_Information supplied_.

-- Opening Marker --

$ cat config.mk
export PLATFORM = sky130hd
export DESIGN_NAME = odc_term_ctrl
export DESIGN_NICKNAME = d
export VERILOG_FILES = /design/src/logic/odc_pkg.sv /design/src/logic/odc_dly.sv /design/src/logic/odc_regs.sv /design/src/logic/odc_term_ctrl.sv
export SDC_FILE = /design/constraint.sdc
export NUM_CORES = 1
export LEC_CHECK = 0
export BUFFER_PORTS_ARGS = -buffer_cell sky130_fd_sc_hd__buf_2
export CAP_MARGIN = 20
export CORE_AREA = 5 5 131 133
export DETAILED_ROUTE_END_ITERATION = 12
export DIE_AREA = 0 0 136 138
export SYNTH_ARGS = -nofsm -noshare
export SYNTH_HDL_FRONTEND = slang
export SYNTH_SLANG_ARGS = --single-unit
$ cat constraint.sdc
create_clock -name sys_clk -period 8.75 [get_ports sys_clk]
set_clock_uncertainty 0.15 [all_clocks]
set_input_delay 0.4375 -clock sys_clk [delete_from_list [all_inputs] [get_ports sys_clk]]
set_output_delay 0.4375 -clock sys_clk [all_outputs]
set_load 0.05 [all_outputs]
$ cat src/logic/odc_pkg.sv
// Shared constants and carriers of the termination controller
package odc_pkg;
    // Register byte offsets
    localparam logic [3:0] ODC_ADDR_CTRL   = 4'h0;
    localparam logic [3:0] ODC_ADDR_TIMING = 4'h4;
    localparam logic [3:0] ODC_ADDR_STATUS = 4'h8;

    // Control, timing and status fields
    localparam int ODC_CTRL_NOM_LSB   = 0;
    localparam int ODC_CTRL_WR_LSB    = 3;
    localparam int ODC_CTRL_ASYNC_BIT = 5;
    localparam int ODC_CTRL_INIT_BIT  = 6;
    localparam int ODC_CTRL_SREF_BIT  = 7;
    localparam int ODC_CTRL_WLVL_BIT  = 8;
    localparam int ODC_TIM_CWL_LSB    = 0;
    localparam int ODC_TIM_AL_LSB     = 5;
    localparam int ODC_STAT_VIOL_BIT  = 3;

    // Reset values
    localparam logic [4:0] ODC_CWL_RST = 5'h05;
    localparam logic [4:0] ODC_AL_RST  = 5'h00;

    // Nominal and write strength codes
    localparam logic [2:0] ODC_NOM_OFF   = 3'h0;
    localparam logic [1:0] ODC_NOM_RSVD  = 2'h3;
    localparam logic [1:0] ODC_WR_OFF    = 2'h0;

    // Latency arithmetic, in clocks
    localparam logic [5:0] ODC_LAT_ADJ   = 6'h02;
    localparam logic [5:0] ODC_TAP_ADJ   = 6'h04;
    localparam int         ODC_DLY_DEPTH = 32;
    localparam logic [4:0] ODC_TAP_MAX   = 5'h1F;
    localparam logic [2:0] ODC_ODTH4     = 3'h4;
    localparam logic [2:0] ODC_ODTH8     = 3'h6;

    // Timing figures
    localparam int ODC_TCK_PS       = 10000;
    localparam int ODC_AONPD_MAX_PS = 8500;
    localparam int ODC_ASYNC_RAW    = ODC_AONPD_MAX_PS / ODC_TCK_PS;
    localparam int ODC_ASYNC_CYC    = (ODC_ASYNC_RAW < 1) ? 1 : ODC_ASYNC_RAW;
    localparam logic [7:0] ODC_MOD_CYC  = 8'h0C;
    localparam logic [7:0] ODC_SKEW_CYC = 8'h01;
    localparam logic [7:0] ODC_ONE_CK   = 8'h01;

    typedef struct packed {
        logic       wr_cmd;
        logic       wr_bc4;
        logic       rd_busy;
    } odc_cmd_s;

    typedef struct packed {
        logic       on;
        logic       is_wr;
        logic [2:0] code;
    } odc_rtt_s;

    typedef struct packed {
        logic [2:0] nom_code;
        logic [1:0] wr_code;
        logic       async_mode;
        logic       init_done;
        logic       self_ref;
        logic       wr_level;
        logic [4:0] cwl;
        logic [4:0] al;
    } odc_cfg_s;

    typedef struct packed {
        logic       settling;
        logic       pin_viol;
        logic       rsvd_code;
        logic       is_wr;
        logic       on;
    } odc_stat_s;
endpackage

$ cat src/logic/odc_dly.sv
// Tapped delay line with selectable tap
`timescale 1ns/100ps
module odc_dly import odc_pkg::*; #(
    parameter int W     = 1,
    parameter int DEPTH = 32
) (
    // Clock and reset
    input  wire logic                     sys_clk,
    input  wire logic                     sys_rst,
    // Data
    input  wire logic [W-1:0]             d,
    input  wire logic [$clog2(DEPTH)-1:0] sel,
    output      logic [W-1:0]             q
);
    logic [DEPTH-1:0][W-1:0] sh_reg;
    logic [DEPTH-1:0][W-1:0] sh_next;

    always_comb begin
        sh_next = {sh_reg[DEPTH-2:0], d};
    end

    always_ff @(posedge sys_clk) begin
        if (sys_rst) begin
            sh_reg <= '0;
        end else begin
            sh_reg <= sh_next;
        end
    end

    assign q = sh_reg[sel];
endmodule

$ cat src/logic/odc_regs.sv
// Avalon-MM register file of the termination controller
`timescale 1ns/100ps
module odc_regs import odc_pkg::*; (
    // Clock and reset
    input  wire logic        sys_clk,
    input  wire logic        sys_rst,
    // Avalon-MM slave
    input  wire logic [3:0]  avs_address,
    input  wire logic        avs_read,
    input  wire logic        avs_write,
    input  wire logic [3:0]  avs_byteenable,
    input  wire logic [31:0] avs_writedata,
    output      logic [31:0] avs_readdata,
    output      logic        avs_waitrequest,
    // Block side
    input  wire odc_stat_s   stat,
    output      odc_cfg_s    cfg,
    output      logic        mr1_load,
    output      logic        viol_clr
);
    logic [31:0] ctrl_reg, ctrl_next, tim_reg, tim_next, rd_reg, rd_next;
    logic        ack_reg, ack_next, wr_go;
    logic [31:0] mask;

    always_comb begin
        mask = {{8{avs_byteenable[3]}}, {8{avs_byteenable[2]}},
                {8{avs_byteenable[1]}}, {8{avs_byteenable[0]}}};
        ack_next  = (avs_read | avs_write) & ~ack_reg;
        wr_go     = avs_write & ack_reg;
        ctrl_next = ctrl_reg;
        tim_next  = tim_reg;
        rd_next   = rd_reg;
        if (wr_go && avs_address == ODC_ADDR_CTRL) begin
            ctrl_next = (ctrl_reg & ~mask) | (avs_writedata & mask);
        end
        if (wr_go && avs_address == ODC_ADDR_TIMING) begin
            tim_next = (tim_reg & ~mask) | (avs_writedata & mask);
        end
        if (avs_read && !ack_reg) begin
            case (avs_address)
                ODC_ADDR_CTRL:   rd_next = ctrl_reg;
                ODC_ADDR_TIMING: rd_next = tim_reg;
                ODC_ADDR_STATUS: rd_next = {27'h0, stat};
                default:         rd_next = 32'h0;
            endcase
        end
    end

    always_ff @(posedge sys_clk) begin
        if (sys_rst) begin
            ctrl_reg <= 32'h0;
            tim_reg  <= {22'h0, ODC_AL_RST, ODC_CWL_RST};
            rd_reg   <= 32'h0;
            ack_reg  <= 1'b0;
        end else begin
            ctrl_reg <= {23'h0, ctrl_next[8:0]};
            tim_reg  <= {22'h0, tim_next[9:0]};
            rd_reg   <= rd_next;
            ack_reg  <= ack_next;
        end
    end

    assign avs_waitrequest = (avs_read | avs_write) & ~ack_reg;
    assign avs_readdata    = rd_reg;
    assign mr1_load = wr_go && avs_address == ODC_ADDR_CTRL && avs_byteenable[0];
    assign viol_clr = wr_go && avs_address == ODC_ADDR_STATUS && avs_byteenable[0]
                      && avs_writedata[ODC_STAT_VIOL_BIT];
    assign cfg.nom_code   = ctrl_reg[ODC_CTRL_NOM_LSB +: 3];
    assign cfg.wr_code    = ctrl_reg[ODC_CTRL_WR_LSB +: 2];
    assign cfg.async_mode = ctrl_reg[ODC_CTRL_ASYNC_BIT];
    assign cfg.init_done  = ctrl_reg[ODC_CTRL_INIT_BIT];
    assign cfg.self_ref   = ctrl_reg[ODC_CTRL_SREF_BIT];
    assign cfg.wr_level   = ctrl_reg[ODC_CTRL_WLVL_BIT];
    assign cfg.cwl        = tim_reg[ODC_TIM_CWL_LSB +: 5];
    assign cfg.al         = tim_reg[ODC_TIM_AL_LSB +: 5];
endmodule

$ cat src/logic/odc_term_ctrl.sv
// On-die termination control: nominal, dynamic and latency handling
// Operation
// - Nominal strength comes from the three-bit field, drives data, strobe, mask pads.
// - Field selects divisors 2, 4, 6, 8 or 12 of the reference resistance.
// - Nominal termination only after init and calibration, not reading or self refresh.
// - Sync turn-on follows registered pin high after write plus additive latency minus two.
// - Sync turn-off follows registered pin change after the same latency.
// - Async mode switches termination within 2 to 8.5 ns of the pin; the logic switches two clocks after the pin.
// - Turn-off completes half a clock after the sync latency.
// - Write termination replaces nominal during each burst, then nominal returns.
// - Pin tied high, nominal off, write termination on: terminate only in writes.
// - Tied-high case tolerates pin high where it should be low.
// - After a load, termination settles within latency, skew, update delay, one clock.
// - Dynamic termination enabled when either write-strength bit is set.
// - Write strength starts write latency minus two after a registered write.
`timescale 1ns/100ps
module odc_term_ctrl import odc_pkg::*; (
    // Clock and reset
    input  wire logic        sys_clk,
    input  wire logic        sys_rst,
    // Avalon-MM slave
    input  wire logic [3:0]  avs_address,
    input  wire logic        avs_read,
    input  wire logic        avs_write,
    input  wire logic [3:0]  avs_byteenable,
    input  wire logic [31:0] avs_writedata,
    output      logic [31:0] avs_readdata,
    output      logic        avs_waitrequest,
    // Controller side
    input  wire logic        odt_pin,
    input  wire odc_cmd_s    cmd,
    // Termination to pads
    output      odc_rtt_s    rtt
);
    odc_cfg_s   cfg;
    odc_stat_s  stat;
    logic       mr1_load, viol_clr;
    logic       pin_reg, pin_next;
    logic [1:0] wcmd_reg, wcmd_next;
    logic       pin_dly;
    logic [1:0] wr_tap;
    logic [5:0] lat;
    logic [4:0] tap_sel;
    logic       nom_en, dyn_en, rsvd, tied, permit, pin_eff;
    logic [2:0] win_reg, win_next;
    logic       win_on;
    odc_rtt_s   rtt_reg, rtt_next;
    logic       viol_reg, viol_next;
    logic [7:0] set_reg, set_next;

    odc_regs u_regs (
        .sys_clk         (sys_clk),
        .sys_rst         (sys_rst),
        .avs_address     (avs_address),
        .avs_read        (avs_read),
        .avs_write       (avs_write),
        .avs_byteenable  (avs_byteenable),
        .avs_writedata   (avs_writedata),
        .avs_readdata    (avs_readdata),
        .avs_waitrequest (avs_waitrequest),
        .stat            (stat),
        .cfg             (cfg),
        .mr1_load        (mr1_load),
        .viol_clr        (viol_clr)
    );

    always_comb begin
        lat = {1'b0, cfg.cwl} + {1'b0, cfg.al} - ODC_LAT_ADJ;
        if ({1'b0, cfg.cwl} + {1'b0, cfg.al} < ODC_TAP_ADJ) begin
            tap_sel = 5'h0;
        end else if ({1'b0, cfg.cwl} + {1'b0, cfg.al} - ODC_TAP_ADJ > {1'b0, ODC_TAP_MAX}) begin
            tap_sel = ODC_TAP_MAX;
        end else begin
            tap_sel = 5'({1'b0, cfg.cwl} + {1'b0, cfg.al} - ODC_TAP_ADJ);
        end
    end

    always_comb begin
        pin_next  = odt_pin;
        wcmd_next = {cmd.wr_cmd, cmd.wr_bc4};
    end

    always_ff @(posedge sys_clk) begin
        if (sys_rst) begin
            pin_reg  <= 1'b0;
            wcmd_reg <= 2'h0;
        end else begin
            pin_reg  <= pin_next;
            wcmd_reg <= wcmd_next;
        end
    end

    odc_dly #(.W(1), .DEPTH(ODC_DLY_DEPTH)) u_pin_dly (
        .sys_clk (sys_clk),
        .sys_rst (sys_rst),
        .d       (pin_reg),
        .sel     (tap_sel),
        .q       (pin_dly)
    );

    odc_dly #(.W(2), .DEPTH(ODC_DLY_DEPTH)) u_wr_dly (
        .sys_clk (sys_clk),
        .sys_rst (sys_rst),
        .d       (wcmd_reg),
        .sel     (tap_sel),
        .q       (wr_tap)
    );

    always_comb begin
        rsvd   = cfg.nom_code[2:1] == ODC_NOM_RSVD;
        nom_en = cfg.nom_code != ODC_NOM_OFF && !rsvd;
        dyn_en = cfg.wr_code != ODC_WR_OFF;
        tied   = cfg.nom_code == ODC_NOM_OFF && dyn_en;
        // gate on init, read, self refresh
        permit = cfg.init_done && !cfg.self_ref && !cmd.rd_busy;
        // async path skips the latency line
        pin_eff = cfg.async_mode ? pin_reg : pin_dly;
    end

    always_comb begin
        win_next = win_reg;
        if (wr_tap[1] && dyn_en) begin
            win_next = wr_tap[0] ? ODC_ODTH4 : ODC_ODTH8;
        end else if (win_reg != 3'h0) begin
            win_next = win_reg - 3'h1;
        end
        win_on = win_next != 3'h0;
    end

    always_comb begin
        rtt_next.on    = pin_eff && permit && (nom_en || (dyn_en && win_on));
        rtt_next.is_wr = rtt_next.on && dyn_en && win_on;
        rtt_next.code  = rtt_next.is_wr ? {1'b0, cfg.wr_code} : cfg.nom_code;
    end

    // pin high in a read is tolerated when tied
    always_comb begin
        viol_next = viol_reg;
        if (viol_clr) begin
            viol_next = 1'b0;
        end
        if (odt_pin && cmd.rd_busy && !tied) begin
            viol_next = 1'b1;
        end
    end

    always_comb begin
        set_next = set_reg;
        if (mr1_load) begin
            set_next = {2'b00, lat} + ODC_SKEW_CYC + ODC_MOD_CYC + ODC_ONE_CK;
        end else if (set_reg != 8'h0) begin
            set_next = set_reg - 8'h1;
        end
    end

    // turn-off lands on the latency edge; pad adds the half clock
    always_ff @(posedge sys_clk) begin
        if (sys_rst) begin
            win_reg  <= 3'h0;
            rtt_reg  <= '0;
            viol_reg <= 1'b0;
            set_reg  <= 8'h0;
        end else begin
            win_reg  <= win_next;
            rtt_reg  <= rtt_next;
            viol_reg <= viol_next;
            set_reg  <= set_next;
        end
    end

    assign rtt            = rtt_reg;
    assign stat.on        = rtt_reg.on;
    assign stat.is_wr     = rtt_reg.is_wr;
    assign stat.rsvd_code = rsvd;
    assign stat.pin_viol  = viol_reg;
    assign stat.settling  = set_reg != 8'h0;
endmodule

==> results.tsv <==
stage	metric	value	unit
drt	detailed router's first-iteration violation count	324	
worst_setup_path	Top Family by Delay on Critical Path	simple AND/OR/NAND/NOR gates	
synthesis	Yosys reg bits	146	
clock_network	Max clock buf depth	2	
placed_design	GPL Wtd Cong	0.879	
global_route	largest net degree at the start of global routing	86	
clock_network	CTS Sinks	146	
finish	Area Growth Syn to Fin	12.1	%
synthesis	Syn Std Cell Area	6960	um2
timing	Max Slew Vio Count	0	
drt	total number of vias	5638	
synthesis	Synth async-reset ratio	0	
synthesis	top-count cell post-synth	dfxtp_1	
worst_setup_path	Req. time, crit path	8.96	ns
worst_setup_path	worst path arrival time	5.58	ns
global_route	first-pass GRT wire length	27800	um
global_route	vias in the first global route	5574	
timing	Final TNS setup	0	ns
global_route	initial antenna violation count	0	
timing	final period utilization	0.614	
clock_network	clk slew on worst S/H paths	0.06	ns
clock_network	CTS buffer count	17	
synthesis	Mapped Cells	780	
finish	Layout fillers	1507	
power_and_ir_drop	pwr/cell area	212	nW/um2
synthesis	Ys Warns	0	
synthesis	post-synthesis sequential area ratio	0.420	
floorplanning	DIE AREA	18800	um2
clock_network	post-cts hold buffer count	0	
floorplanning	Starting Density	0.443	
clock_network	Post-CTS Resized	0	
floorplanning	CORE AREA	15700	um2
synthesis	Synth top cells by count	dfxtp_1, nor2b_1, nor2_1	
outcome	status	complete, no violations	
floorplanning	Die X	136	um
timing	Slew HR	0.317	
timing	final hold vios	0	
finish	Nets	859	
floorplanning	die span in y	138	um
power_and_ir_drop	VDD IR max	0.138	mV
timing	Final min period	5.37	ns
clock_network	CTS root buf	clkbuf_16	
timing	unrepaired setup endpoints after global routing	false	
drt	ANT nets after route	0	
synthesis	number of synthesized flops with an enable pin	0	
global_route	GR Util All Layers	0.182	
clock_network	CTS tree	done	
placed_design	post-place setup slack	3.43	ns
drt	1st-pass router iterations	5	
worst_setup_path	CP Cell Sequence	ha_1 -> inv_1 -> fa_1 -> xnor2_2 -> inv_2 -> ha_1 -> nand2b_1 -> nand2b_1 -> nor2_1 -> buf_4 -> nor2_1 -> a221oi_1 -> o211a_2 -> nor4_4 -> o221a_4 -> mux2i_1	
drt	routed vias/inst	5.50	
drt	DR DRC count	0	
worst_setup_path	CP Capture Type	register	
worst_hold_path	Hold Crit Class	input pin to register	
placed_design	port buffer count	39	
worst_setup_path	setup slack, reg-to-reg	3.38	ns
finish	layout cell share with drive strength beyond 1	0.133	
worst_setup_path	critical path peak fanout	13	
drt	routed len/inst	16.7	um
timing	Worst Tran Pin Value	1.02	ns
finish	Antenna Cells	0	
drt	final WL	17100	um
timing	final setup vio count	0	
worst_setup_path	worst stage delay on the critical path	0.67	ns
worst_setup_path	WS Path Type	register to register	
worst_setup_path	slowest stage cell, crit path	xnor2_2	
synthesis	Mean Syn Cell Area	8.92	um2
global_route	Overflow after GRT	0	
worst_setup_path	worst path bufs/invs	3	
placed_design	HPWL after DPL	11600	um
synthesis	synth unique cells	74	
clock_network	post-CTS setup buffers	0	
floorplanning	Boundary Pins	86	
job	Max Cap Violations	0	
synthesis	largest cells by area after synthesis	dfxtp_1, nor2b_1, a21oi_1	
synthesis	Yosys top cell area share	0.420	
clock_network	worst-skew pair later-pin latency	0.43	ns
synthesis	Post-synth top flop	dfxtp_1	
clock_network	htree depth	4	
power_and_ir_drop	Leakage	2.97	nW
timing	FMAX	186	MHz
floorplanning	FP Rows	46	
synthesis	Synth area leader	dfxtp_1	
worst_setup_path	CP Launch Type	register	
timing	worst setup margin	3.38	ns
-- path summary, 6_finish.rpt --
path,startpoint,endpoint,depth (start not counted)
hold reg to reg,u_wr_dly.sh_next[40]$_SDFF_PP0_,u_wr_dly.sh_next[42]$_SDFF_PP0_,2
setup / recovery,register,rtt[0]$_SDFF_PP0_,16
setup reg to reg,register,rtt[0]$_SDFF_PP0_,16
hold / removal,cmd[2],wcmd_reg[1]$_SDFF_PP0_,2
-- cell families after synthesis --
| family | Yosys count | share of synthesized area |
|---|---|---|
| muxes | 31 | 0.0464 |
| xor gates and xnor gates | 13 | 0.0174 |
| adders and majority gates | 14 | 0.0262 |
| buffers and inverters | 92 | 0.0651 |
| and+or+nand+nor | 291 | 0.221 |
| AOI/OAI and AO/OA | 192 | 0.203 |
| DFF | 146 | 0.420 |
| other | 1 | 0.000539 |
-- per-layer routing --
layer / GRT usage / vias to the layer above / wire length (um)
li1: - / 2730 / -
met1: 0.231 / 2709 / 7700
met2: 0.296 / 170 / 7990
met3: 0.0526 / 29 / 1100
met4: 0.0631 / 0 / 329
met5: 0 / - / 0
-- report_power, final --
part	switching, W	internal [W]
combinational	0.000125	0.0000813
sequential	0.0000170	0.000688
clock	0.000285	0.000455
-- cell type report --
type	count	area (um2)	share of cell area
flip-flops and latches	146	2920	0.375
repair buffers	45	246	0.0316
inverters	24	90.1	0.0115
multi-input cells	563	3670	0.470
well taps	216	270	0.0346
clock inverters	13	160	0.0205
clock buffers	19	443	0.0568
-- cell usage in the layout, fill, tap and decap left out, types with 7 or more instances in the layout --
master / n
nand2b_1: 11
o211ai_1: 10
mux2i_1: 24
conb_1: 22
a21oi_1: 51
a221oi_1: 7
o21ai_1: 10
dfxtp_1: 146
a211oi_1: 14
nor2_1: 61
and3_1: 7
ha_1: 13
a31oi_1: 7
nor2b_1: 102
inv_1: 23
nand3_1: 13
nor3_1: 18
clkbuf_16: 17
buf_2: 38
xnor2_1: 8
a22oi_1: 10
nand2_1: 54
o21ai_0: 21
-- metrics by stage --
| step | cells | util | total power, W | hold WS, ns | cell area (um2) |
|---|---|---|---|---|---|
| after global placement | 992 | 0.457 | 0.000917 | 0.286 | 7180 |
| after global routing | 1026 | 0.496 | 0.00172 | 0.0644 | 7800 |
| after floorplan | 801 | - | 0.000894 | 0.264 | 7040 |
| after CTS | 1024 | 0.495 | 0.00167 | 0.0546 | 7780 |
| final | 1026 | 0.496 | 0.00165 | 0.0681 | 7800 |
| after detailed placement | 992 | 0.457 | 0.000923 | 0.283 | 7180 |
-- worst register-to-register path, cell delays in order (launching register included) --
cell and delay, ns:
dfxtp_1 0.39, ha_1 0.21, inv_1 0.06, fa_1 0.44, xnor2_2 0.67, inv_2 0.24, ha_1 0.42, nand2b_1 0.17
nand2b_1 0.19, nor2_1 0.17, buf_4 0.24, nor2_1 0.53, a221oi_1 0.11, o211a_2 0.30, nor4_4 0.51, o221a_4 0.31
mux2i_1 0.17
(Power assumes the default switching activity.)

-- Closing Marker --

_What you should do_. When you repeat the lines, start with the first line of the material and end with the line that contains "localparam int ODC_TIM_AL_LSB", keeping both and reproducing each exactly, with nothing added.

_Result below_.
$ cat config.mk
export PLATFORM = sky130hd
export DESIGN_NAME = odc_term_ctrl
export DESIGN_NICKNAME = d
export VERILOG_FILES = /design/src/logic/odc_pkg.sv /design/src/logic/odc_dly.sv /design/src/logic/odc_regs.sv /design/src/logic/odc_term_ctrl.sv
export SDC_FILE = /design/constraint.sdc
export NUM_CORES = 1
export LEC_CHECK = 0
export BUFFER_PORTS_ARGS = -buffer_cell sky130_fd_sc_hd__buf_2
export CAP_MARGIN = 20
export CORE_AREA = 5 5 131 133
export DETAILED_ROUTE_END_ITERATION = 12
export DIE_AREA = 0 0 136 138
export SYNTH_ARGS = -nofsm -noshare
export SYNTH_HDL_FRONTEND = slang
export SYNTH_SLANG_ARGS = --single-unit
$ cat constraint.sdc
create_clock -name sys_clk -period 8.75 [get_ports sys_clk]
set_clock_uncertainty 0.15 [all_clocks]
set_input_delay 0.4375 -clock sys_clk [delete_from_list [all_inputs] [get_ports sys_clk]]
set_output_delay 0.4375 -clock sys_clk [all_outputs]
set_load 0.05 [all_outputs]
$ cat src/logic/odc_pkg.sv
// Shared constants and carriers of the termination controller
package odc_pkg;
    // Register byte offsets
    localparam logic [3:0] ODC_ADDR_CTRL   = 4'h0;
    localparam logic [3:0] ODC_ADDR_TIMING = 4'h4;
    localparam logic [3:0] ODC_ADDR_STATUS = 4'h8;

    // Control, timing and status fields
    localparam int ODC_CTRL_NOM_LSB   = 0;
    localparam int ODC_CTRL_WR_LSB    = 3;
    localparam int ODC_CTRL_ASYNC_BIT = 5;
    localparam int ODC_CTRL_INIT_BIT  = 6;
    localparam int ODC_CTRL_SREF_BIT  = 7;
    localparam int ODC_CTRL_WLVL_BIT  = 8;
    localparam int ODC_TIM_CWL_LSB    = 0;
    localparam int ODC_TIM_AL_LSB     = 5;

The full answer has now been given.